● Data provided:
## config.mk

```make
export PLATFORM = sky130hd
export DESIGN_NAME = param_state_sequencer_flat
export DESIGN_NICKNAME = d
export VERILOG_FILES = /design/src/rtl/param_state_sequencer_if.sv /design/src/rtl/param_state_sequencer.sv /design/src/flat_wrapper.sv
export SDC_FILE = /design/constraint.sdc
export NUM_CORES = 1
export LEC_CHECK = 0
export CAP_MARGIN = 20
export CORE_ASPECT_RATIO = 1.5
export CORE_MARGIN = 8
export CORE_UTILIZATION = 30
export DETAILED_ROUTE_END_ITERATION = 10
export PLACE_DENSITY = 0.58
export SYNTH_ARGS = -nofsm -noshare
export SYNTH_HDL_FRONTEND = slang
export SYNTH_SLANG_ARGS = --single-unit
```

## constraint.sdc

```tcl
create_clock -name clk -period 1.7 [get_ports clk]
set_input_delay 0.17 -clock clk [delete_from_list [all_inputs] [get_ports clk]]
set_output_delay 0.17 -clock clk [all_outputs]
set_load 0.02 [all_outputs]
```

## src/rtl/param_state_sequencer_if.sv

```systemverilog
// Control/status bundle for param_state_sequencer: requests flow master->slave,
// registered state and flags flow back.
interface param_state_sequencer_if #(
  parameter int unsigned NUM_STATES = 5,
  parameter int unsigned CNT_W      = 8
);
  localparam int unsigned SW = (NUM_STATES > 1) ? $clog2(NUM_STATES) : 1;

  logic             i_en;
  logic             i_adv;
  logic             i_jump;
  logic [SW-1:0]    i_jump_tgt;
  logic             i_err_clr;
  logic [SW-1:0]    o_state;
  logic [CNT_W-1:0] o_dwell;
  logic             o_wrap_pulse;
  logic             o_timeout_pulse;
  logic             o_bad_jump;
  logic             o_illegal_state;
  logic             o_dwell_sat;

  modport master (
    output i_en, i_adv, i_jump, i_jump_tgt, i_err_clr,
    input  o_state, o_dwell, o_wrap_pulse, o_timeout_pulse,
           o_bad_jump, o_illegal_state, o_dwell_sat
  );

  modport slave (
    input  i_en, i_adv, i_jump, i_jump_tgt, i_err_clr,
    output o_state, o_dwell, o_wrap_pulse, o_timeout_pulse,
           o_bad_jump, o_illegal_state, o_dwell_sat
  );
endinterface

```

## src/rtl/param_state_sequencer.sv

```systemverilog
// General control-path state sequencer: advance/jump with range check, per-state dwell
// counter, optional timeout return to state 0, and recovery from corrupted state encodings.
module param_state_sequencer #(
  parameter int unsigned NUM_STATES = 5,
  parameter int unsigned CNT_W      = 8,
  parameter int unsigned TIMEOUT    = 0
) (
  input  logic                    clk,
  input  logic                    rst_n,
  param_state_sequencer_if.slave  io_bus
);
  localparam int unsigned      SW         = (NUM_STATES > 1) ? $clog2(NUM_STATES) : 1;
  localparam logic [SW:0]      NumSt      = (SW + 1)'(NUM_STATES);
  localparam logic [SW-1:0]    LastSt     = SW'(NUM_STATES - 1);
  localparam logic [CNT_W-1:0] DwellMax   = '1;
  localparam int unsigned      TimeoutM1  = (TIMEOUT == 0) ? 0 : TIMEOUT - 1;
  localparam logic [CNT_W-1:0] TimeoutCmp = CNT_W'(TimeoutM1);
  localparam bit               TimeoutEn  = (TIMEOUT != 0);

  logic [SW-1:0]    r_state, w_state_d;
  logic [CNT_W-1:0] r_dwell, w_dwell_d;
  logic             r_wrap, w_wrap_d;
  logic             r_tout, w_tout_d;
  logic             r_bad, w_bad_d;
  logic             r_ill, w_ill_d;
  logic             r_sat, w_sat_d;

  logic w_illegal;
  logic w_tgt_ok;
  logic w_timeout;

  // Zero-extend by one bit so the range checks stay meaningful for power-of-two state counts.
  assign w_illegal = ({1'b0, r_state} >= NumSt);
  assign w_tgt_ok  = ({1'b0, io_bus.i_jump_tgt} < NumSt);
  assign w_timeout = TimeoutEn && (r_dwell == TimeoutCmp);

  always_comb begin
    w_state_d = r_state;
    w_dwell_d = r_dwell;
    w_wrap_d  = 1'b0;
    w_tout_d  = 1'b0;
    // Clear first so a set condition later in this block overrides err_clr.
    w_bad_d   = r_bad & ~io_bus.i_err_clr;
    w_ill_d   = r_ill & ~io_bus.i_err_clr;
    w_sat_d   = r_sat & ~io_bus.i_err_clr;

    if (w_illegal) begin
      w_state_d = '0;
      w_dwell_d = '0;
      w_ill_d   = 1'b1;
    end else if (!io_bus.i_en) begin
      w_state_d = r_state;
    end else if (w_timeout) begin
      w_state_d = '0;
      w_dwell_d = '0;
      w_tout_d  = 1'b1;
    end else if (io_bus.i_jump && w_tgt_ok) begin
      w_state_d = io_bus.i_jump_tgt;
      w_dwell_d = '0;
    end else begin
      if (io_bus.i_jump) begin
        w_bad_d = 1'b1;
      end
      if (io_bus.i_adv) begin
        w_dwell_d = '0;
        if (r_state == LastSt) begin
          w_state_d = '0;
          w_wrap_d  = 1'b1;
        end else begin
          w_state_d = r_state + 1'b1;
        end
      end else begin
        if (r_dwell != DwellMax) begin
          w_dwell_d = r_dwell + 1'b1;
        end
        if (w_dwell_d == DwellMax) begin
          w_sat_d = 1'b1;
        end
      end
    end
  end

  always_ff @(posedge clk or negedge rst_n) begin
    if (!rst_n) begin
      r_state <= '0;
      r_dwell <= '0;
      r_wrap  <= 1'b0;
      r_tout  <= 1'b0;
      r_bad   <= 1'b0;
      r_ill   <= 1'b0;
      r_sat   <= 1'b0;
    end else begin
      r_state <= w_state_d;
      r_dwell <= w_dwell_d;
      r_wrap  <= w_wrap_d;
      r_tout  <= w_tout_d;
      r_bad   <= w_bad_d;
      r_ill   <= w_ill_d;
      r_sat   <= w_sat_d;
    end
  end

  assign io_bus.o_state         = r_state;
  assign io_bus.o_dwell         = r_dwell;
  assign io_bus.o_wrap_pulse    = r_wrap;
  assign io_bus.o_timeout_pulse = r_tout;
  assign io_bus.o_bad_jump      = r_bad;
  assign io_bus.o_illegal_state = r_ill;
  assign io_bus.o_dwell_sat     = r_sat;
endmodule

```

## src/flat_wrapper.sv

```systemverilog
// flat-port wrapper written by rule: the top's interface ports become plain ports
module param_state_sequencer_flat 
#(
  parameter int unsigned NUM_STATES = 5,
  parameter int unsigned CNT_W      = 8,
  parameter int unsigned TIMEOUT    = 0
)
  (clk, rst_n, io_bus_i_en, io_bus_i_adv, io_bus_i_jump, io_bus_i_jump_tgt, io_bus_i_err_clr, io_bus_o_state, io_bus_o_dwell, io_bus_o_wrap_pulse, io_bus_o_timeout_pulse, io_bus_o_bad_jump, io_bus_o_illegal_state, io_bus_o_dwell_sat);
  param_state_sequencer_if #(.NUM_STATES(NUM_STATES), .CNT_W(CNT_W)) io_bus_i ();
  input  logic clk;
  input  logic rst_n;
  input wire logic [$bits(io_bus_i.i_en)-1:0] io_bus_i_en;
  input wire logic [$bits(io_bus_i.i_adv)-1:0] io_bus_i_adv;
  input wire logic [$bits(io_bus_i.i_jump)-1:0] io_bus_i_jump;
  input wire logic [$bits(io_bus_i.i_jump_tgt)-1:0] io_bus_i_jump_tgt;
  input wire logic [$bits(io_bus_i.i_err_clr)-1:0] io_bus_i_err_clr;
  output wire logic [$bits(io_bus_i.o_state)-1:0] io_bus_o_state;
  output wire logic [$bits(io_bus_i.o_dwell)-1:0] io_bus_o_dwell;
  output wire logic [$bits(io_bus_i.o_wrap_pulse)-1:0] io_bus_o_wrap_pulse;
  output wire logic [$bits(io_bus_i.o_timeout_pulse)-1:0] io_bus_o_timeout_pulse;
  output wire logic [$bits(io_bus_i.o_bad_jump)-1:0] io_bus_o_bad_jump;
  output wire logic [$bits(io_bus_i.o_illegal_state)-1:0] io_bus_o_illegal_state;
  output wire logic [$bits(io_bus_i.o_dwell_sat)-1:0] io_bus_o_dwell_sat;
  assign io_bus_i.i_en = io_bus_i_en;
  assign io_bus_i.i_adv = io_bus_i_adv;
  assign io_bus_i.i_jump = io_bus_i_jump;
  assign io_bus_i.i_jump_tgt = io_bus_i_jump_tgt;
  assign io_bus_i.i_err_clr = io_bus_i_err_clr;
  assign io_bus_o_state = io_bus_i.o_state;
  assign io_bus_o_dwell = io_bus_i.o_dwell;
  assign io_bus_o_wrap_pulse = io_bus_i.o_wrap_pulse;
  assign io_bus_o_timeout_pulse = io_bus_i.o_timeout_pulse;
  assign io_bus_o_bad_jump = io_bus_i.o_bad_jump;
  assign io_bus_o_illegal_state = io_bus_i.o_illegal_state;
  assign io_bus_o_dwell_sat = io_bus_i.o_dwell_sat;
  param_state_sequencer #(.NUM_STATES(NUM_STATES), .CNT_W(CNT_W), .TIMEOUT(TIMEOUT)) u_core (.clk(clk), .rst_n(rst_n), .io_bus(io_bus_i));
endmodule
```

==> summary.md, run 1 <==
• worst skew pair latency: 0.24 ns
• Hold Violations, Final: 0
• Synth-to-Final Area Change: 44.8%
• Slowest-stage cell, CP: sky130_fd_sc_hd__dfrtp_2
• Synth async-reset ratio: 1.00
• routed via count: 1065
• Avg Inst Size Synth: 8.79 µm²
• standard-cell rows: 26
• synth top area cells: sky130_fd_sc_hd__dfrtp_1, sky130_fd_sc_hd__a21oi_1, sky130_fd_sc_hd__ha_1
• placer congestion estimate: 0.831
• nets@finish: 168
• primary flip-flop cell chosen by synthesis mapping: sky130_fd_sc_hd__dfrtp_1
• initial cell density of the core: 0.310
• final cell utilization of the core: 0.448
• CP endpoint kind: flop
• post-synthesis net count: 131
• buffer depth of the longest clock path: 2
• yosys warns: 0
• run status: finished, violations left
• total DRC errors in the routed layout: 0
• number of pins exceeding their max-slew limit in the final report: 0
• number of global-route vias before repair: 982
• Worst path max stage delay: 0.42 ns
• largest voltage drop on the vdd net: 0.410 mV
• destination of the worst register-to-register timing path: u_core.io_bus.o_dwell[3]
• Yosys top cell by area: sky130_fd_sc_hd__dfrtp_1
• Total Negative Setup Slacks: -0.0205 ns
• most frequently used cell type in the post-synthesis netlist: sky130_fd_sc_hd__dfrtp_1
• Lkg Pwr: 0.598 nW
• Global Route Usage Sum: 0.100
• CTS H-tree lvls: 1
• number of max-capacitance violations reported: 0
• number of instances in the synthesized netlist: 118
• Worst R2R Setup Slack: -0.02 ns
• number of DRC violations after detailed-routing iteration 0: 41
• FILL cells: 332
• final period utilization: 1.01
• setup ws final: -0.0205 ns
• required time of the worst setup path: 1.87 ns
• EDFF count, synth: 0
• # diodes: 0
• largest net degree at the start of global routing: 16
• critical setup path kind: flop to flop
• class of the tightest hold or removal check: primary input to asynchronous set/reset pin
• power after layout: 1.54 mW
• sequential cell area fraction in the yosys report: 0.362
• leftover overflow at the end of global routing: 0
• average vias per placed instance: 5.43
• vertical extent of the die: 88.0 µm
• cell chain of the critical path: ha_4, o31a_1, a2111oi_4, buf_4, a41oi_2, nor2_1
• top cells by count, synth: sky130_fd_sc_hd__dfrtp_1, sky130_fd_sc_hd__a21oi_1, sky130_fd_sc_hd__inv_1
• minimum setup slack after placement: -0.0649 ns
• Die Footprint: 5630 µm²
• number of optimization iterations in the first detailed-route pass: 4
• Clk pin slew, worst setup/hold paths: 0.06 ns
• IO Port Bufs: 23
• wire length after detailed routing: 2.80 mm
• total clock buffers created by CTS: 3
• Distinct cells, synth: 39
• # hold bufs at CTS: 0
• peak clock frequency supported by timing: 581 MHz
• setup-violating endpoint count in the final report: 1
• die width: 64.0 µm
• post-detailed-route wirelength per cell: 14.3 µm
• sinks on the clock net: 15
• multi-input logic area: 637 µm²
• violated checks: negative setup slack
• number of synthesized register bits: 15
• Reg area: 379 µm²
• total power divided by cell area: 1030 nW/µm²
• CP startpoint kind: flop
• global-route wire length before repair: 4.57 mm
• clock root cell: sky130_fd_sc_hd__clkbuf_8
• CP arrival: 1.89 ns
• antenna violations before repair: 0
• CTS tree: done
• number of antenna-violating nets in the routed design: 0
• RSZ-0062 raised after global routing: yes
• post-synthesis instance area: 1040 µm²
• fraction of layout instances using a drive strength above 1: 0.221
• final critical path time including I/O delays and setup: 1.72 ns
• Detail Placement HPWL: 2.10 mm
• crit path max fanout: 9
• top-area cell type share of the netlist area: 0.362
• core region area: 3350 µm²
• Setup Skew: 0.00572 ns
• num ports: 25
• number of cells on the worst reg-to-reg path: 6
• worst reg2reg path startpoint: u_core.io_bus.o_state[0]
[flip-flops by register name (all words and copies together) (netlist names)]
name	count
u_core.io_bus.o_dwell_sat	1
u_core.io_bus.o_bad_jump	1
u_core.io_bus.o_dwell	8
u_core.io_bus.o_illegal_state	1
u_core.io_bus.o_wrap_pulse	1
u_core.io_bus.o_state	3
[where the power goes]
part | total (mW) | switching [mW] | leakage (nW) | internal, mW
clock network | 0.282 | 0.117 | 0.0228 | 0.166
registers | 0.474 | 0.0524 | 0.198 | 0.422
logic | 0.783 | 0.406 | 0.377 | 0.377
total | 1.54 | 0.575 | 0.598 | 0.965
[critical path, delay by kind of cell (launching register included)]
kind / cells / cell delay [ns]
adder cells (fa/ha/maj): 1 / 0.16
AND/OR/NAND/NOR: 1 / 0.12
flip-flops: 1 / 0.42
buffers and inverters: 1 / 0.23
AO/OA/AOI/OAI: 3 / 0.71
[metal layers]
metal | vias up | track usage | part of all wire | wire length [µm]
li1 | 519 | - | - | -
met1 | 507 | 0.118 | 0.42 | 1190
met2 | 37 | 0.162 | 0.50 | 1390
met3 | 2 | 0.0294 | 0.066 | 184
met4 | 0 | 0.0489 | 0.015 | 41
met5 | - | 0 | 0 | 0
[cell usage in the layout, fill, tap and decap left out, drive strengths merged, types with 3 or more instances in the layout]
cell type,n
a31oi,4
clkdlybuf4s50,23
clkbuf,4
dfrtp,15
a311oi,3
nand2b,3
nand2,6
inv,10
ha,4
buf,16
nor2,5
a21o,3
o21ai,9
nand4,4
a21oi,13
nand3,5
[kinds of logic after synthesis]
kind of cell               synth area share
muxes                                0.0193
buffers and inverters                0.0724
adders and majority gates            0.0483
and+or+nand+nor                       0.166
AOI/OAI and AO/OA                     0.328
DFF                                   0.362
other                               0.00362
[area by class of cell]
cell class	count	share of cell area
clock buffers	4	0.0300
well taps	42	0.0350
inverters	10	0.0250
flip-flops and latches	15	0.253
repair buffers	39	0.233
multi-input cells	86	0.424
[repair_timing]
item / 4_1_cts / 5_1_grt
buffers inserted: 0 / 1
endpoints found under the setup margin: 1 / 9
hold endpoints to repair: 0 / 0
resized for setup: 1 / 6
pin swaps: 0 / 5
cloned: 0 / 0
[how the worst max path moves through the flow]
stage | to | startpoint | slack (ns)
after floorplan | u_core.io_bus.o_dwell[2] | u_core.io_bus.o_state[1] | -0.06
after global placement | u_core.io_bus.o_dwell[3] | io_bus_i_jump_tgt[1] | -0.001
after detailed placement | u_core.io_bus.o_dwell[3] | io_bus_i_jump_tgt[1] | -0.06
after CTS | u_core.io_bus.o_dwell[3] | u_core.io_bus.o_state[0] | -0.03
after global routing | u_core.io_bus.o_dwell[3] | u_core.io_bus.o_state[1] | -0.09
final | u_core.io_bus.o_dwell[3] | u_core.io_bus.o_state[0] | -0.02
[stage by stage]
stage                     hold WS [ns]  cell area, µm²  std cells
after floorplan                 -0.126            1050        118
after global placement           0.493            1410        191
after detailed placement         0.495            1410        191
after CTS                        0.244            1460        195
after global routing             0.251            1500        196
final                            0.240            1500        196
No activity file was read; power rests on OpenSTA's default activity.
==> run 2: changes to the inputs <==
PLACE_DENSITY = 0.56   (was 0.58)
clock period = 2.1 ns   (was 1.7 ns; I/O delays follow)
==> summary.md, run 2 (synthesized netlist as in run 1, its figures left out) <==
• run status: completed, was finished, violations left
• critical setup path kind: flop to flop, unchanged
• post-detailed-route wirelength per cell: 15.8 µm, was 14.3 µm
• Worst path max stage delay: 0.42 ns, about the same
• power after layout: 1.16 mW, was 1.54 mW
• CTS resizes: 0, was 1
• number of pins exceeding their max-slew limit in the final report: 0, unchanged
• num ports: 25, unchanged
• most common cell after layout, fill and taps aside: sky130_fd_sc_hd__clkdlybuf4s50_1, unchanged
• count of placed standard cells in the final layout, fillers left out: 186, was 196
• wire length after detailed routing: 2.93 mm, was 2.80 mm
• antenna violations before repair: 0, unchanged
• Die Footprint: 5630 µm², unchanged
• required time of the worst setup path: 2.27 ns, was 1.87 ns
• average vias per placed instance: 5.64, was 5.43
• setup-violating endpoint count in the final report: 0, was 1
• final period utilization: 0.885, was 1.01
• Lkg Pwr: 0.552 nW, was 0.598 nW
• total clock buffers created by CTS: 3, unchanged
• core region area: 3350 µm², unchanged
• fraction of layout instances using a drive strength above 1: 0.0903, was 0.221
• RSZ-0062 raised after global routing: no, was yes
• transition time at the pin with the least slew margin: 0.696 ns
• die width: 64.0 µm, unchanged
• cell-internal power: 718 µW, was 965 µW
• sinks on the clock net: 15, unchanged
• clock root cell: sky130_fd_sc_hd__clkbuf_8, unchanged
• initial cell density of the core: 0.310, unchanged
• IO Port Bufs: 23, unchanged
• share of power burned in combinational logic: 0.471, was 0.509
• number of DRC violations after detailed-routing iteration 0: 35, was 41
• Hold Violations, Final: 0, unchanged
• Synth-to-Final Area Change: 32.3%, was 44.8%
• Detail Placement HPWL: 2.31 mm, was 2.10 mm
• worst reg2reg path startpoint: u_core.io_bus.o_state[0], unchanged
• multi-input logic area: 587 µm², was 637 µm²
• destination of the worst register-to-register timing path: u_core.io_bus.o_dwell[2], was u_core.io_bus.o_dwell[3]
• Slowest-stage cell, CP: sky130_fd_sc_hd__a2111oi_4, was sky130_fd_sc_hd__dfrtp_2
• number of max-capacitance violations reported: 0, unchanged
• CP Launch Point: u_core.io_bus.o_state[0], unchanged
• CTS tree: done, unchanged
• peak clock frequency supported by timing: 538 MHz, was 581 MHz
• vertical extent of the die: 88.0 µm, unchanged
• total power divided by cell area: 844 nW/µm², was 1030 nW/µm²
• routed via count: 1049, was 1065
• number of optimization iterations in the first detailed-route pass: 4, unchanged
• placer congestion estimate: 0.850, was 0.831
• CTS H-tree lvls: 1, unchanged
• number of global-route vias before repair: 1122, was 982
• Total Negative Setup Slacks: 0 ns, was -0.0205 ns
• # hold bufs at CTS: 0, unchanged
• net switching power figure: 440 µW, was 575 µW
• standard-cell rows: 26, unchanged
• Worst R2R Setup Slack: 0.24 ns, was -0.02 ns
• proportion of total power due to net switching: 0.380, was 0.374
• crit path max fanout: 12, was 9
• worst setup path end: u_core.io_bus.o_dwell[2], was u_core.io_bus.o_dwell[3]
• number of antenna-violating nets in the routed design: 0, unchanged
• total DRC errors in the routed layout: 0, unchanged
• top library cells by usage in the layout, fill and taps aside: sky130_fd_sc_hd__clkdlybuf4s50_1, sky130_fd_sc_hd__dfrtp_1, sky130_fd_sc_hd__a21oi_1, was sky130_fd_sc_hd__clkdlybuf4s50_1, sky130_fd_sc_hd__buf_4, sky130_fd_sc_hd__a21oi_1
• relative contribution of the clock network to total power: 0.201, was 0.183
• nets@finish: 158, was 168
• largest net degree at the start of global routing: 16, unchanged
• final critical path time including I/O delays and setup: 1.86 ns, was 1.72 ns
• number of placed instances with taps included: 182, was 191
• FILL cells: 343, was 332
• global-route wire length before repair: 4.86 mm, was 4.57 mm
• CP startpoint kind: flop, unchanged
• buffer depth of the longest clock path: 2, unchanged
• sequential share of power: 0.328, was 0.308
• largest voltage drop on the vdd net: 0.608 mV, was 0.410 mV
• CP arrival: 2.03 ns, was 1.89 ns
• Clk pin slew, worst setup/hold paths: 0.06 ns, about the same
• total setup buffers inserted after CTS: 0, unchanged
• # diodes: 0, unchanged
• CP endpoint kind: flop, unchanged
• number of cells on the worst reg-to-reg path: 6, unchanged
• class of the tightest hold or removal check: primary input to asynchronous set/reset pin, unchanged
• Setup Skew: 0.00472 ns, was 0.00572 ns
• flip-flop count of the largest register, all copies and words added: 8, unchanged
• worst skew pair latency: 0.25 ns, was 0.24 ns
• cell chain of the critical path: ha_1, o31a_1, a2111oi_4, buf_4, o21ai_1, a21oi_1, was ha_4, o31a_1, a2111oi_4, buf_4, a41oi_2, nor2_1
• post-route worst hold slack: 0.385 ns, was 0.240 ns
• Max-Slew Margin vs Limit: 0.535
• Global Route Usage Sum: 0.107, was 0.100
• leftover overflow at the end of global routing: 0, unchanged
• Reg area: 375 µm², was 379 µm²
## run 2: area by class of cell
| type | instances | share of cell area |
|---|---|---|
| multi-input combinational | 86 | 0.428 |
| tap | 42 | 0.0383 |
| clock buffer | 4 | 0.0328 |
| inverter | 10 | 0.0273 |
| sequential | 15 | 0.273 |
| timing repair buffer | 29 | 0.201 |
## run 2: worst max-delay path, delay by kind of cell, from the launching register on
kind / cells / cell delay, ns
AO/OA/AOI/OAI: 4 / 0.93
flip-flops: 1 / 0.39
buffers and inverters: 1 / 0.25
adder cells (fa/ha/maj): 1 / 0.21
## run 2: power by group through the flow
stage,sequential (mW),combinational [mW],clock [mW]
after CTS,0.381,0.552,0.242
after floorplan,0.463,0.221,0
final,0.380,0.545,0.233
after global routing,0.387,0.601,0.257
after detailed placement,0.386,0.549,0
after global placement,0.384,0.554,0
## run 2: metal layers
| metal | up-vias | track usage | wire, µm |
|---|---|---|---|
| met5 | - | 0 | 0 |
| met2 | 34 | 0.197 | 1470 |
| met4 | 0 | 0.0733 | 125 |
| met3 | 11 | 0.0179 | 144 |
| li1 | 500 | - | - |
| met1 | 504 | 0.106 | 1190 |
## run 2: worst min path at each step
stage | endpoint | cells after the start
2_1_floorplan | u_core.io_bus.o_bad_jump | 0
3_3_place_gp | u_core.io_bus.o_dwell_sat | 2
3_5_place_dp | u_core.io_bus.o_dwell_sat | 2
4_1_cts | u_core.io_bus.o_dwell[3] | 1
5_1_grt | u_core.io_bus.o_dwell[5] | 1
6_report | u_core.io_bus.o_dwell[3] | 1
## run 2: metrics by stage
step / util / setup slack, ns / area (µm²)
floorplan: - / 0.110 / 1040
global placement: 0.396 / 0.224 / 1330
detailed placement: 0.396 / 0.221 / 1330
CTS: 0.410 / 0.212 / 1370
global route: 0.410 / 0.00219 / 1370
finish: 0.410 / 0.241 / 1370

● Exercise objective:
From the entries above, list each line with "wirelength" in it.

● Written reply:
• post-detailed-route wirelength per cell: 14.3 µm
• post-detailed-route wirelength per cell: 15.8 µm, was 14.3 µm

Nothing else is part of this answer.